**Exercise aim**
Restate only the tail of the data below, starting at the line that contains "bt[i] <= dot;" and including the last line, word for word.

**Exercise material**
▬▬▬▬▬▬

Context: an optimization exercise on an open-source flow, tuned for small area, a short achievable clock period and few clock cycles. The choices shown serve that exercise and are no tape-out recipe.
Function was checked by simulation only, so behaviour that the tests miss may differ from the original.

==> run a: inputs <==
// rs_codec
module rs_codec (
    input  wire       clk,
    input  wire       rst,
    output wire       ready,
    input  wire       start,
    input  wire       mode,
    input  wire [4:0] k,
    input  wire [7:0] len,
    input  wire       in_valid,
    input  wire [7:0] in_data,
    output wire       in_ready,
    output reg        out_valid,
    output wire [7:0] out_pos,
    output wire [7:0] out_val,
    output reg        done,
    output reg        ok,
    output reg  [3:0] nerr
);
    function [3:0] m4;
        input [3:0] a;
        input [3:0] b;
        integer i;
        reg [3:0] p, aa;
        begin
            p  = 4'h0;
            aa = a;
            for (i = 0; i < 4; i = i + 1) begin
                if (b[i]) p = p ^ aa;
                aa = {aa[2:0], 1'b0} ^ (aa[3] ? 4'h3 : 4'h0);
            end
            m4 = p;
        end
    endfunction
    function [7:0] gf_mul;
        input [7:0] a;
        input [7:0] b;
        reg [3:0] hh, ll, mm;
        begin
            hh = m4(a[7:4], b[7:4]);
            ll = m4(a[3:0], b[3:0]);
            mm = m4(a[7:4] ^ a[3:0], b[7:4] ^ b[3:0]);
            gf_mul = {mm ^ ll, ll ^ m4(hh, 4'h9)};
        end
    endfunction
    function [7:0] gf_inv;
        input [7:0] a;
        reg [3:0] d, di;
        begin
            d = m4(m4(a[7:4], a[7:4]), 4'h9) ^ m4(a[7:4], a[3:0]) ^ m4(a[3:0], a[3:0]);
            case (d)
                4'h0: di = 4'h0;
                4'h1: di = 4'h1;
                4'h2: di = 4'h9;
                4'h3: di = 4'he;
                4'h4: di = 4'hd;
                4'h5: di = 4'hb;
                4'h6: di = 4'h7;
                4'h7: di = 4'h6;
                4'h8: di = 4'hf;
                4'h9: di = 4'h2;
                4'ha: di = 4'hc;
                4'hb: di = 4'h5;
                4'hc: di = 4'ha;
                4'hd: di = 4'h4;
                4'he: di = 4'h3;
                4'hf: di = 4'h8;
  ...
==> flow/config.mk <==
export PLATFORM = sky130hd
export DESIGN_NAME = rs_codec
export DESIGN_NICKNAME = rs_codec
export VERILOG_FILES = /design/flow/design.v
export SDC_FILE = /design/flow/constraint.sdc
export NUM_CORES = 4
export LEC_CHECK = 0
export CAP_MARGIN = 20
export CORE_MARGIN = 2
export CORE_UTILIZATION = 60
export SETUP_SLACK_MARGIN = 5
export SLEW_MARGIN = 20
==> flow/constraint.sdc <==
create_clock -name core_clock -period 10.0 [get_ports {clk}]
set_input_delay 2.0000 -clock core_clock [delete_from_list [all_inputs] [get_ports {clk}]]
set_output_delay 2.0000 -clock core_clock [all_outputs]
set_load 0.01 [all_outputs]
run.sh (not shown) runs the stock make flow with config.mk's settings and CLKGATE_MAP_FILE= SYNTH_SCRIPT=/design/flow/synth_recipe.tcl, a recipe that flattens the netlist after the stock synthesis.
==> run b: changes against run a <==
--- a/flow/design.v
+++ b/flow/design.v
@@ -171,19 +171,20 @@
     reg       oc2;         
     reg [4:0] L;
     reg       lc_r;        
     reg       dlnz;        
     reg       pend;        
     reg [7:0] dl;          
     reg [7:0] iv;          
     reg       fp_v;        
-    reg [7:0] fp_uz;
+    reg [7:0] fp_pos, fp_uz;
     reg       syn_r, enc_r, rot_r, inj_r, wr_r, fsel_r;
     reg       s0_r;        
+    reg [7:0] fp_slot;     
     reg [7:0] R   [0:15];
     reg [7:0] lam [1:8];   
     reg [7:0] bt  [0:7];   
     wire [3:0] t = k_r[4:1];
     assign ready    = st_idle;
     assign in_ready = inr_r;
     assign out_pos  = mode_r ? R[7] : cnt;
     assign out_val  = phi_inv(R[15]);
@@ -202,18 +203,22 @@
     reg  [7:0] csum;          
     reg  [7:0] codd;          
     reg  [7:0] uval;          
     reg  [7:0] inv_in, inv_out;
     reg  [7:0] codd_sel;      
     reg  [7:0] fe;            
     integer i;
     always @* begin
-        codd = lam[1] ^ lam[3] ^ lam[5] ^ lam[7];
-        csum = codd ^ lam[2] ^ lam[4] ^ lam[6] ^ lam[8] ^ 8'h01;
+        csum = 8'h01;
+        codd = 8'h00;
+        for (i = 1; i < 9; i = i + 1) begin
+            csum = csum ^ lam[i];
+            if (i % 2 == 1) codd = codd ^ lam[i];
+        end
         uval = 8'h00;
         for (i = 0; i < 8; i = i + 1)
             uval = uval ^ bt[i];
         bus = ({8{st_bma}} & iv) | ({8{st_bmb | st_chn}} & dl) | ({8{st_fb}} & fb);
         for (i = 1; i < 9; i = i + 1)
             ym[i] = mode_r ? R[7+i] : fb;
         for (i = 0; i < 8; i = i + 1) begin
             xn[i] = bt[i];
@@ -236,19 +241,18 @@
             np[i] = gf_mul(xn[i], yn[i]);
         fe = np[2];
         dot = R[7];
         for (i = 1; i < 9; i = i + 1)
             dot = dot ^ mp[i];
     end
     wire root = (csum == 8'h00);
     wire step = st_chn;
-    wire [2:0] slot_ix = L[2:0] - oc[2:0];
+    wire [2:0] slot_ix = L[2:0] - 3'd1 - oc[2:0];
     wire [7:0] slot_oh = 8'h01 << slot_ix;
-    wire [7:0] wr_pos  = st_fw ? cnt : cnt + 8'd1;
     wire len0     = (len_r == 8'd0);
     wire in2out   = st_in & ((init_r & len0) | (last_r & !mode_r));
     wire in2bma   = st_in & last_r & mode_r;        
     wire uph_fin  = st_uph & ((L > {1'b0, t}) | (L == 5'd0));
     wire uph2chn  = st_uph & !uph_fin & (cnt[3:0] == L[3:0] - 4'd1);
     wire chn2fw   = st_chn & root & (oc + 5'd1 == L);
     wire chn_fail = st_chn & !chn2fw & pos0;
     wire show1    = in2out | st_fw;
@@ -350,18 +354,20 @@
                 end else begin
                     cnt <= cnt + 8'd1;
                 end
             end
             if (st_chn) begin
                 dl <= np[1];
                 if (root) begin
                     fp_v    <= 1'b1;
+                    fp_pos  <= cnt;
                     fp_uz   <= np[0];
                     iv      <= inv_out;
+                    fp_slot <= slot_oh;
                     oc      <= oc + 5'd1;
                 end
                 if (chn2fw) begin
                 end else if (pos0) begin
                     done    <= 1'b1;
                     ok      <= 1'b0;
                     nerr    <= 4'd0;
                 end else begin
@@ -391,40 +397,16 @@
             st_bmb  <= n_bmb;
             st_uph  <= n_uph;
             st_chn  <= n_chn;
             st_fw   <= n_fw;
             st_out  <= n_out;
         end
     end
     wire r_syn  = syn_r;
-    wire       b_cp  = st_bmb & dlnz & lc_r;      
-    wire       b_sh  = st_bmb & !(dlnz & lc_r);   
-    wire       b_sc  = st_bma & pend;             
-    reg  [7:0] lam_nx [1:8];
-    reg  [7:0] bt_nx  [0:7];
-    reg  [7:0] bt_en;
-    always @* begin
-        for (i = 1; i < 9; i = i + 1)
-            lam_nx[i] = ({8{init_r & !mode_r}} & gen[8*(i+7) +: 8])
-                      | ({8{st_bmb}} & (lam[i] ^ np[i-1]))
-                      | ({8{step}} & gf_mul(lam[i], ALPHA_NEG[8*i +: 8]));
-        for (i = 0; i < 8; i = i + 1) begin
-            bt_nx[i] = ({8{init_r & !mode_r}} & gen[8*i +: 8])
-                     | ({8{b_sc}} & np[i])
-                     | ({8{st_uph & (cnt[2:0] == i[2:0])}} & dot)
-                     | ({8{step}} & gf_mul(bt[i], ALPHA_NEG[8*i +: 8]));
-            if (i == 0)
-                bt_nx[i] = bt_nx[i] | {7'd0, (init_r & mode_r) | b_cp};
-            else
-                bt_nx[i] = bt_nx[i] | ({8{b_cp}} & lam[i]) | ({8{b_sh}} & bt[i-1]);
-            bt_en[i] = init_r | b_sc | st_bmb | step
-                     | (st_uph & ((cnt[2:0] == i[2:0]) | (cnt[2:0] == 3'd0)));
-        end
-    end
     wire r_sh   = enc_r | rot_r;        
     reg  [7:0] ra [0:15];
     reg  [7:0] rb [0:15];
     always @* begin
         for (i = 0; i < 16; i = i + 1) begin
             ra[i] = ({8{syn_r}} & gf_mul(R[i], ALPHA_POS[8*((i < 8) ? (7-i) : (23-i)) +: 8]))
                   | ({8{r_sh}} & ((i == 0) ? ({8{rot_r}} & R[15]) : R[(i+15)%16]));
             rb[i] = ({8{syn_r}} & d_r) | ({8{enc_r}} & ((i < 8) ? np[i] : mp[i-7]));
@@ -436,21 +418,52 @@
     wire inject = inj_r;
     wire r_wr   = wr_r;
     always @(posedge clk) begin
         if (init_r | r_syn | r_enc | r_rot) begin
             for (i = 0; i < 16; i = i + 1)
                 R[i] <= ra[i] ^ rb[i];
         end else if (r_wr) begin
             for (i = 0; i < 8; i = i + 1)
-                if (slot_oh[i]) begin
-                    R[7-i]  <= wr_pos;
+                if (fp_slot[i]) begin
+                    R[7-i]  <= fp_pos;
                     R[15-i] <= fe;
                 end
         end
-        if (init_r | st_bmb | step)
+        if (init_r) begin
             for (i = 1; i < 9; i = i + 1)
-                lam[i] <= lam_nx[i];
-        for (i = 0; i < 8; i = i + 1)
-            if (bt_en[i])
-                bt[i] <= bt_nx[i];
+                lam[i] <= mode_r ? 8'h00 : gen[8*(i+7) +: 8];
+        end else if (st_bmb) begin
+            for (i = 1; i < 9; i = i + 1)
+                lam[i] <= lam[i] ^ np[i-1];
+        end else if (step) begin
+            for (i = 1; i < 9; i = i + 1)
+                lam[i] <= gf_mul(lam[i], ALPHA_NEG[8*i +: 8]);
+        end
+        if (init_r) begin
+            for (i = 0; i < 8; i = i + 1)
+                bt[i] <= mode_r ? ((i == 0) ? 8'h01 : 8'h00) : gen[8*i +: 8];
+        end else if (st_bma) begin
+            if (pend)
+                for (i = 0; i < 8; i = i + 1)
+                    bt[i] <= np[i];
+        end else if (st_bmb) begin
+            if (dlnz && lc_r) begin
+                bt[0] <= 8'h01;
+                for (i = 1; i < 8; i = i + 1)
+                    bt[i] <= lam[i];
+            end else begin
+                bt[0] <= 8'h00;
+                for (i = 1; i < 8; i = i + 1)
+                    bt[i] <= bt[i-1];
+            end
+        end else if (st_uph) begin
+            for (i = 0; i < 8; i = i + 1)
+                if (cnt[2:0] == i[2:0])
+                    bt[i] <= dot;
+                else if (cnt[2:0] == 3'd0)
+                    bt[i] <= 8'h00;
+        end else if (step) begin
+            for (i = 0; i < 8; i = i + 1)
+                bt[i] <= gf_mul(bt[i], ALPHA_NEG[8*i +: 8]);
+        end
     end
 endmodule
==> summary of the runs <==
In run b the fmax is smaller than in run a, by about 0.23%.
Against run b, the via count of run a is smaller by 5.6%.
In run b the worst setup slack is worse than in run a, by 0.012 ns.
Against run a, the clock-buffer cell count of run b is higher by 2.
Clock skew: run b is higher than run a (0.0072 ns).
Between run a and run b, the lower synthesized cell count is in run a (gap about 3.5%, measured against run b).
Against run a, the hold slack of run b is better by 0.012 ns.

▬▬▬▬▬▬

**Answer to this exercise**
+                    bt[i] <= dot;
+                else if (cnt[2:0] == 3'd0)
+                    bt[i] <= 8'h00;
+        end else if (step) begin
+            for (i = 0; i < 8; i = i + 1)
+                bt[i] <= gf_mul(bt[i], ALPHA_NEG[8*i +: 8]);
+        end
     end
 endmodule
==> summary of the runs <==
In run b the fmax is smaller than in run a, by about 0.23%.
Against run b, the via count of run a is smaller by 5.6%.
In run b the worst setup slack is worse than in run a, by 0.012 ns.
Against run a, the clock-buffer cell count of run b is higher by 2.
Clock skew: run b is higher than run a (0.0072 ns).
Between run a and run b, the lower synthesized cell count is in run a (gap about 3.5%, measured against run b).
Against run a, the hold slack of run b is better by 0.012 ns.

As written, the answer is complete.